Despite growing experimental evidence and concern regarding the carcinogenic potential of MWCNTs, the molecular mechanisms underlying MWCNT-induced lung tumorigenesis remain poorly understood. This study is the first to present a comparative microarray-based gene expression analysis of adenocarcinomas (ADCs) induced by three structurally distinct CNTs, 1.5 μm DWCNT, 7 μm DWCNT, and MWCNT-7, and of a malignant mesothelioma (MM) induced by MWCNT-7, as no prior studies have reported gene expression profiling of CNT-induced tumors. By identifying both distinct and shared DEGs and deregulated canonical pathways across tumor types, we demonstrate that the gene expression profile of MWCNT-7-induced MM is clearly distinct from that of ADCs. In addition, while all three ADC tumors exhibited overlapping deregulated pathways and clustered together, 7 μm DWCNT-ADC displayed greater molecular similarity to MWCNT-7-ADC than to 1.5 μm DWCNT-ADC.

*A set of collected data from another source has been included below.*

`src/rtl/instr_decode_stage.sv`:
```
// Registered instruction-decode stage: captures one instruction per valid/ready
// handshake, decodes its fields, steers register numbers from nsel and counts illegal opcodes.
module instr_decode_stage #(
  parameter int         DATA_W     = 16,
  parameter logic [7:0] LEGAL_MASK = 8'b0110_0000,
  parameter int         CNT_W      = 8
) (
  input  logic              clk,
  input  logic              reset,
  input  logic [15:0]       in,
  input  logic              in_valid,
  output logic              in_ready,
  input  logic              flush,
  input  logic [2:0]        nsel,
  output logic              out_valid,
  input  logic              out_ready,
  output logic [2:0]        opcode,
  output logic [1:0]        op,
  output logic [1:0]        ALUop,
  output logic [1:0]        shift,
  output logic [2:0]        readnum,
  output logic [2:0]        writenum,
  output logic [DATA_W-1:0] sximm8,
  output logic [DATA_W-1:0] sximm5,
  output logic              illegal,
  output logic [CNT_W-1:0]  illegal_count
);

  logic [15:0]      ir_q, ir_d;
  logic             v_q, v_d;
  logic [CNT_W-1:0] cnt_q, cnt_d;
  logic             accept;
  logic             in_illegal;

  assign in_ready   = !v_q || out_ready;
  assign accept     = in_valid && in_ready;
  assign in_illegal = !LEGAL_MASK[in[15:13]];

  // Flush outranks an accept in the same cycle; the dropped word is never counted.
  always_comb begin
    ir_d  = ir_q;
    v_d   = v_q;
    cnt_d = cnt_q;
    if (flush) begin
      v_d = 1'b0;
    end else if (accept) begin
      ir_d = in;
      v_d  = 1'b1;
      if (in_illegal && (cnt_q != {CNT_W{1'b1}})) begin
        cnt_d = cnt_q + CNT_W'(1);
      end
    end else if (v_q && out_ready) begin
      v_d = 1'b0;
    end
  end

  always_ff @(posedge clk) begin
    if (reset) begin
      ir_q  <= '0;
      v_q   <= 1'b0;
      cnt_q <= '0;
    end else begin
      ir_q  <= ir_d;
      v_q   <= v_d;
      cnt_q <= cnt_d;
    end
  end

  assign out_valid     = v_q;
  assign illegal_count = cnt_q;

  assign opcode  = ir_q[15:13];
  assign op      = ir_q[12:11];
  assign ALUop   = ir_q[12:11];
  assign shift   = ir_q[4:3];
  assign illegal = !LEGAL_MASK[ir_q[15:13]];
  assign sximm8  = {{(DATA_W-8){ir_q[7]}}, ir_q[7:0]};
  assign sximm5  = {{(DATA_W-5){ir_q[4]}}, ir_q[4:0]};

  // Non-one-hot selects read as register 0.
  always_comb begin
    readnum = 3'b000;
    case (nsel)
      3'b100:  readnum = ir_q[10:8];
      3'b010:  readnum = ir_q[7:5];
      3'b001:  readnum = ir_q[2:0];
      default: readnum = 3'b000;
    endcase
  end

  assign writenum = readnum;

endmodule

```
`config.mk`:
```
export PLATFORM = sky130hd
export DESIGN_NAME = instr_decode_stage
export DESIGN_NICKNAME = d
export VERILOG_FILES = /design/src/rtl/instr_decode_stage.sv
export SDC_FILE = /design/constraint.sdc
export NUM_CORES = 1
export LEC_CHECK = 0
export BUFFER_PORTS_ARGS = -buffer_cell sky130_fd_sc_hd__buf_2
export CORE_MARGIN = 8
export CORE_UTILIZATION = 45
export DETAILED_ROUTE_END_ITERATION = 10
export GPL_TIMING_DRIVEN = 1
export PLACE_DENSITY = 0.83
export SLEW_MARGIN = 10
export SYNTH_ARGS = -nofsm -noshare
export SYNTH_HDL_FRONTEND = slang
export SYNTH_SLANG_ARGS = --single-unit
```
`constraint.sdc`:
```
create_clock -name clk -period 3.03 [get_ports clk]
set_input_delay 0.606 -clock clk [delete_from_list [all_inputs] [get_ports clk]]
set_output_delay 0.606 -clock clk [all_outputs]
set_load 0.03 [all_outputs]
```
# After elaboration in Yosys (flattened, before gate mapping)
# Memories as Yosys holds them, arrays and structs flattened. A register that Yosys moved wholly into a read port is not among the register bits.
# Index checks and enable logic that the tools add are counted.
dict set report word_totals {
  reg_bits 25
  rom_bits 16
  in_bits 24
  n_memories 2
}
dict set report op_classes {
  add_sub_neg 1
  n_lt_le_gt_ge 2
  eq_ne 4
  mux 7
  n_bitwise 1
  n_reduce_logical 11
}
# memory depth word_bits rd rd_ports_with_merged_regs write_ports line
set mem_list {}
lappend mem_list {{(name not given)} 8 1 1 1 0 76} ;# assign illegal = !LEGAL_MASK[ir_q[15:13]];
lappend mem_list {{(name not given)} 8 1 1 0 0 37} ;# assign in_illegal = !LEGAL_MASK[in[15:13]];
# operator n
set ops {}
lappend ops {{one-hot mux 3 bit (3 select lines)} 1}
lappend ops {{adder 8 x 1 -> 8 bit, second input constant} 1}
lappend ops {{< comparator 3 x 4 -> 1 bit, second input constant} 2}
lappend ops {{inequality test 8 bit, second input constant} 1}
lappend ops {{two-way mux 3 bit} 2}
lappend ops {{two-way mux 1 bit} 4}
lappend ops {{== test 3 x 1 -> 1 bit, second input constant} 1}
lappend ops {{== test 3 x 2 -> 1 bit, second input constant} 1}
lappend ops {{== test 3 bit, second input constant} 1}
lappend ops {{logical AND 1 bit} 3}
lappend ops {{logical NOT 1 bit} 3}
lappend ops {{AND reduction 3 bit} 1}
lappend ops {{AND reduction 2 bit} 1}
lappend ops {{nonzero test 2 bit} 1}
lappend ops {{OR reduction 2 bit} 1}
lappend ops {{logical OR 1 bit} 1}
lappend ops {{inverter 1 bit} 1}

# Longest topological paths before layout
# Gate-level depths: netlist of the first run.
dict set report depth {
  depth_word 6
  depth_mapped 6
}

# Worst setup path before layout of the first run
# No wires, ideal clock.
dict set report synth_path {
  path_kind {input port to output port}
  start {input nsel[0]}
  end {output writenum[0]}
  arrival_ns 1.926
  t_required_ns 2.424
  path_slack_ns 0.498
  path_stages 4
  cell_sequence {nor2b_1 -> a22oi_1 -> o21ai_0 -> buf_4}
}
dict set report synth_between {
  elab_chain_len 2
  elab_cells_between_ends 4
  cone_classes {eq/ne: 3; mux: 1}
}
# element line
set synth_rtl {}
lappend synth_rtl {{start: declaration} 14} ;# input logic [2:0] nsel,
lappend synth_rtl {{== test 3 x 1 -> 1 bit (tied with other cells)} 83} ;# case (nsel)
lappend synth_rtl {{one-hot mux 3 bit (3 select lines) *} 83}
lappend synth_rtl {{end: declaration} 22} ;# output logic [2:0] writenum,
# Every way passes the cells marked *; elsewhere a longest branch is shown, timed or not.

# Worst setup path after layout of the first run
dict set report layout_path {
  start {input nsel[0]}
  end {output readnum[0]}
}
dict set report layout_between {
  elab_chain_len 2
  elab_cells_between_ends 4
  cone_classes {eq/ne: 3; mux: 1}
}
# element line
set layout_rtl {}
lappend layout_rtl {{== test 3 x 1 -> 1 bit (tied with other cells)} 83}
lappend layout_rtl {{one-hot mux 3 bit (3 select lines) *} 83}
lappend layout_rtl {{end: declaration} 21} ;# output logic [2:0] readnum,
# Marked as above.

==> results of run 1 <==
==> routing by layer <==
layer,global-route usage [%],up-vias,wire length [um]
li1,-,645,-
met1,12.7,567,1360
met2,20.0,51,1640
met3,4.50,2,372
met4,6.00,0,22
met5,0,-,0
==> layout make-up <==
cell class	count	share of cell area [%]
multi-input combinational	103	35.7
sequential	26	32.3
timing repair buffer	81	25.2
tap	46	3.57
clock buffer	4	2.25
inverter	4	0.932
==> worst max-delay path: stages <==
cell and delay [ns]:
sky130_fd_sc_hd__buf_2 0.10, sky130_fd_sc_hd__nor2b_1 0.21, sky130_fd_sc_hd__a22oi_1 0.11, sky130_fd_sc_hd__o21ai_0 0.19
sky130_fd_sc_hd__buf_2 0.24
==> kinds of logic (layout without fill, tap and decap cells) <==
family                     count (synthesis)  after routing
muxes                                      3              3
AOI/OAI and AO/OA                         36             36
adders and majority gates                  1              1
buffers and inverters                     55             89
and+or+nand+nor                           61             61
xor gates and xnor gates                   2              2
DFF                                       26             26
==> power groups by stage <==
| stage | clock [mW] | combinational, mW | sequential (mW) |
|---|---|---|---|
| after global routing | 0.196 | 0.164 | 0.368 |
| after global placement | 0 | 0.154 | 0.372 |
| after CTS | 0.187 | 0.155 | 0.366 |
| after detailed placement | 0 | 0.155 | 0.373 |
| after floorplan | 0 | 0.135 | 0.375 |
| final | 0.178 | 0.153 | 0.365 |
==> cell usage in the layout, fill, tap and decap left out <==
cell type	instances
sky130_fd_sc_hd__buf_2	81
sky130_fd_sc_hd__nand2_1	35
sky130_fd_sc_hd__dfxtp_1	26
sky130_fd_sc_hd__a21oi_1	19
sky130_fd_sc_hd__nor2_1	6
sky130_fd_sc_hd__nand2b_1	5
sky130_fd_sc_hd__inv_1	4
sky130_fd_sc_hd__nand3_1	4
sky130_fd_sc_hd__or4_1	4
sky130_fd_sc_hd__nor2b_1	3
sky130_fd_sc_hd__a22oi_1	3
sky130_fd_sc_hd__o21ai_0	3
sky130_fd_sc_hd__o31ai_1	3
sky130_fd_sc_hd__clkbuf_4	3
sky130_fd_sc_hd__mux2i_1	2
sky130_fd_sc_hd__nor3b_1	1
sky130_fd_sc_hd__and3_1	1
sky130_fd_sc_hd__xnor2_2	1
sky130_fd_sc_hd__xor2_1	1
sky130_fd_sc_hd__a2111oi_0	1
sky130_fd_sc_hd__o2111ai_2	1
sky130_fd_sc_hd__o41ai_1	1
sky130_fd_sc_hd__nand4_1	1
sky130_fd_sc_hd__o2111ai_1	1
sky130_fd_sc_hd__mux2_2	1
sky130_fd_sc_hd__a31oi_1	1
sky130_fd_sc_hd__a311oi_1	1
sky130_fd_sc_hd__a211oi_1	1
sky130_fd_sc_hd__nor4_1	1
sky130_fd_sc_hd__o21bai_1	1
sky130_fd_sc_hd__ha_1	1
sky130_fd_sc_hd__clkbuf_8	1
==> how the worst max path moves through the flow <==
stage                       end  slack (ns)      start  cells past startpoint
floorplan           writenum[0]        0.50    nsel[0]                      4
global placement       register        0.94  out_ready                      5
detailed placement     register        0.84  out_ready                      5
CTS                  readnum[0]        0.97    nsel[0]                      5
global route         readnum[2]        0.83    nsel[0]                      5
finish               readnum[0]        0.97    nsel[0]                      5
==> through the flow <==
| step | instances | hold slack [ns] | instance area, um^2 | setup WS [ns] |
|---|---|---|---|---|
| 2_1_floorplan | 184 | 0.436 | 1480 | 0.498 |
| 3_3_place_gp | 260 | 0.443 | 1570 | 0.938 |
| 3_5_place_dp | 260 | 0.454 | 1570 | 0.845 |
| 4_1_cts | 264 | 0.419 | 1610 | 0.967 |
| 5_1_grt | 264 | 0.426 | 1610 | 0.831 |
| 6_report | 264 | 0.435 | 1610 | 0.969 |
==> state kept, by name (all words and copies together) (netlist names), named ones only <==
signal and cells:
illegal_count 8, out_valid 1, ir_q 16
==> flow_summary.html, run 1 <==
<table>
<tr><th>Metric</th><th>Value</th></tr>
<tr><th colspan="2">Worst setup path</th></tr>
<tr><td>Critical register-to-register path startpoint</td><td>out_valid</td></tr>
<tr><td>Endpoint arrival time on the critical path</td><td>approximately 1.5 ns</td></tr>
<tr><td>Depth of the worst register-to-register path</td><td>4</td></tr>
<tr><td>Category of the worst setup path launch point</td><td>primary input</td></tr>
<tr><td>WP data required</td><td>2.42 ns</td></tr>
<tr><td>Critical path endpoint category</td><td>output pin</td></tr>
<tr><td>Setup CP Type</td><td>primary input to output pin</td></tr>
<tr><td>Setup slack of the most critical reg-to-reg path</td><td>1.27 ns</td></tr>
<tr><td>Crit-path max FO</td><td>3</td></tr>
<tr><th colspan="2">Final layout</th></tr>
<tr><td>Final Core Density</td><td>about half</td></tr>
<tr><td>Multi-input gate area in the final layout</td><td>approximately 580 um^2</td></tr>
<tr><td>Number of nets in the layout</td><td>244</td></tr>
<tr><td>Layout overhead on the synthesized area</td><td>9.07%</td></tr>
<tr><td>Count of antenna diodes in the layout</td><td>0</td></tr>
<tr><td>Area occupied by registers</td><td>520 um^2</td></tr>
<tr><td>Fill count</td><td>approximately 330</td></tr>
<tr><td>Layout cell share with drive strength beyond 1</td><td>around 40%</td></tr>
<tr><th colspan="2">STA</th></tr>
<tr><td>Relative slew margins</td><td>between 50% and 60%</td></tr>
<tr><td>Final worst path period need</td><td>2.06 ns</td></tr>
<tr><td>F_max</td><td>a little under 0.5 GHz</td></tr>
<tr><td>Setup TNS</td><td>0 ns</td></tr>
<tr><td>Clock skew after layout</td><td>around 0.0023 ns</td></tr>
<tr><td>Total setup violations reported at the end of the flow</td><td>0</td></tr>
<tr><td>Final period util</td><td>68.0%</td></tr>
<tr><td>Number of slew-limit violations in the final report</td><td>0</td></tr>
<tr><td>Setup repair after global routing missed its margin</td><td>false</td></tr>
<tr><td>Slew @ Worst Pin</td><td>between 0.6 and 0.7 ns</td></tr>
<tr><td>Hold Fails Final Rpt</td><td>0</td></tr>
<tr><th colspan="2">Die</th></tr>
<tr><td>Die height</td><td>73.3 um</td></tr>
<tr><td>Core region area</td><td>between 3000 and 4000 um^2</td></tr>
<tr><td>IO Pins</td><td>just over 80</td></tr>
<tr><td>Floorplan die area</td><td>approximately 5400 um^2</td></tr>
<tr><td>Horizontal die dimension</td><td>~73 um</td></tr>
<tr><td>Initial core utilization</td><td>~46%</td></tr>
<tr><td>Site Rows</td><td>21</td></tr>
<tr><th colspan="2">Synthesis</th></tr>
<tr><td>Netlist Area Pre-Place</td><td>roughly 1500 um^2</td></tr>
<tr><td>Combinational family with the most area after synthesis</td><td>buffers and inverters</td></tr>
<tr><td>Xor-xnor portion of the synthesized cell area</td><td>between 1.5 and 2%</td></tr>
<tr><td>Nets in the synthesized netlist</td><td>between 200 and 250</td></tr>
<tr><td>Synth Instances</td><td>184</td></tr>
<tr><td>Yosys top cell area share</td><td>a little over a third</td></tr>
<tr><td>Cell types with the highest counts after synthesis</td><td>sky130_fd_sc_hd__buf_4, sky130_fd_sc_hd__nand2_1, sky130_fd_sc_hd__dfxtp_1</td></tr>
<tr><td>Mean area per synthesized cell</td><td>8.02 um^2</td></tr>
<tr><td>Post-synth top flop</td><td>sky130_fd_sc_hd__dfxtp_1</td></tr>
<tr><td>Number of warnings reported in the yosys synthesis log</td><td>0</td></tr>
<tr><td>Number of flip-flops and latches in the synthesized netlist</td><td>26</td></tr>
<tr><td>Synth Area in Compound Gates</td><td>15.3%</td></tr>
<tr><td>Cell variety after synth</td><td>34</td></tr>
<tr><td>Simple-gate share of the synthesized area</td><td>19.0%</td></tr>
<tr><td>Multiplexer share of the synthesized area</td><td>roughly 2.1%</td></tr>
<tr><td>Leading cell types by total area after synthesis</td><td>sky130_fd_sc_hd__dfxtp_1, sky130_fd_sc_hd__buf_4, sky130_fd_sc_hd__nand2_1</td></tr>
<tr><td>EDFF count, synth</td><td>0</td></tr>
<tr><td>Sequential element share of the synthesized area</td><td>between 30% and 40%</td></tr>
<tr><td>Post-synth ARST share</td><td>0%</td></tr>
<tr><td>Post-synthesis share of cell area spent on full adders, half adders and majority gates</td><td>less than 1%</td></tr>
<tr><td>Cell accounting for the most synthesized area</td><td>sky130_fd_sc_hd__dfxtp_1</td></tr>
<tr><td>Leading cell type by number of instances after synthesis</td><td>sky130_fd_sc_hd__buf_4</td></tr>
<tr><th colspan="2">Clocking</th></tr>
<tr><td>CTS max path bufs</td><td>2</td></tr>
<tr><td>H-tree depth reported by CTS</td><td>1</td></tr>
<tr><td>Quantity of hold-fixing buffers added after cts</td><td>0</td></tr>
<tr><td>CTS Buf Count</td><td>3</td></tr>
<tr><td># resized after CTS</td><td>0</td></tr>
<tr><td>Clock tree from TritonCTS</td><td>done</td></tr>
<tr><td>Clock-pin slew reported for the worst setup and hold paths after clock tree synthesis</td><td>about 0.14 ns</td></tr>
<tr><td>Clock insertion delay at the later pin of the skew report</td><td>approximately 0.32 ns</td></tr>
<tr><td>Clock tree root buffer cell</td><td>sky130_fd_sc_hd__clkbuf_4</td></tr>
<tr><td># clock sinks</td><td>26</td></tr>
<tr><td>Number of setup buffers added after CTS</td><td>0</td></tr>
<tr><th colspan="2">Drt</th></tr>
<tr><td>Number of vias in the routed layout</td><td>between 1k and 1.5k</td></tr>
<tr><td>Violation count after the first detailed-route iteration</td><td>43</td></tr>
<tr><td>Total iterations of the first detailed-routing run</td><td>4</td></tr>
<tr><td>Avg WL per Cell</td><td>12.8 um</td></tr>
<tr><td>Via count normalized by instance count</td><td>around 4.8</td></tr>
<tr><td>Overall routed net length</td><td>3390 um</td></tr>
<tr><td>Number of design rule violations left after detail routing</td><td>0</td></tr>
<tr><td>Number of nets still failing antenna checks after routing</td><td>0</td></tr>
<tr><th colspan="2">GRT</th></tr>
<tr><td>Number of global-route vias before repair</td><td>~1.2k</td></tr>
<tr><td>Global route total overflow</td><td>0</td></tr>
<tr><td>GRT Resource Usage Total</td><td>about an eighth</td></tr>
<tr><td>Global-route wire length before repair</td><td>a little over 5000 um</td></tr>
<tr><td>Maximum number of pins on one net before global-route repair</td><td>30</td></tr>
<tr><td>Initial antenna violation count</td><td>0</td></tr>
<tr><th colspan="2">Hold path</th></tr>
<tr><td>HP Start</td><td>flush</td></tr>
<tr><td>Type of the worst min-delay path</td><td>primary input to register</td></tr>
<tr><td>End of the worst hold path</td><td>out_valid</td></tr>
<tr><td>Cell depth of the worst min-delay path</td><td>2</td></tr>
<tr><th colspan="2">Pwr</th></tr>
<tr><td>Cell area power density</td><td>roughly 430 nW/um^2</td></tr>
<tr><td>P_leak</td><td>about 0.79 nW</td></tr>
<tr><td>Internal power</td><td>between 400 and 500 uW</td></tr>
<tr><td>Sequential cell fraction of total power</td><td>between 50% and 60%</td></tr>
<tr><td>Switching power summed over all nets</td><td>222 uW</td></tr>
<tr><td>Fraction of power consumed by the clock network</td><td>25.5%</td></tr>
<tr><td>Largest vdd supply drop</td><td>0.208 mV</td></tr>
<tr><td>Switching share of power</td><td>31.9%</td></tr>
<tr><td>Part of the total power dissipated in combinational logic</td><td>a little over a fifth</td></tr>
<tr><td>Power consumption</td><td>between 600 and 700 uW</td></tr>
<tr><th colspan="2">Run status</th></tr>
<tr><td>Run status</td><td>complete, no violations</td></tr>
<tr><th colspan="2">Flow run</th></tr>
<tr><td># Max-Cap Violations</td><td>0</td></tr>
<tr><th colspan="2">Placement</th></tr>
<tr><td>Detailed placer's ending HPWL</td><td>2660 um</td></tr>
<tr><td>PortBufs</td><td>81</td></tr>
<tr><td>Gpl congestion</td><td>between 0.7 and 0.8</td></tr>
</table>
Power figures use the tool's default switching activity.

In MWCNT-7-MM, 26 canonical pathways were uniquely upregulated, and 11 were downregulated—none of which were observed in the ADC tumors. The upregulated pathways were predominantly associated with ECM remodeling, fibrotic activation, and cytoskeletal reorganization—hallmarks of MM pathology. Notably, the activation of idiopathic pulmonary fibrosis signaling, actin cytoskeleton signaling, ECM organization, collagen biosynthesis and degradation, collagen trimerization, and calcium signaling suggested a strong fibrogenic response and a remodeled tumor microenvironment [26,27]. These features highlight the critical role of ECM stiffness and remodeling in tumor progression [28,29,30,31]. In addition, MM showed the selective downregulation of immune- and lung-specific pathways, such as Th1 signaling, neutrophil degranulation, neutrophil extracellular trap (NET) formation, and surfactant metabolism, indicating impaired innate immunity and disrupted pulmonary homeostasis [32,33,34]. Collectively, these uniquely deregulated pathways in MWCNT-7-MM support a fibrotic, immunosuppressive, and ECM-driven tumor phenotype, distinct from the molecular characteristics of CNT-induced ADCs.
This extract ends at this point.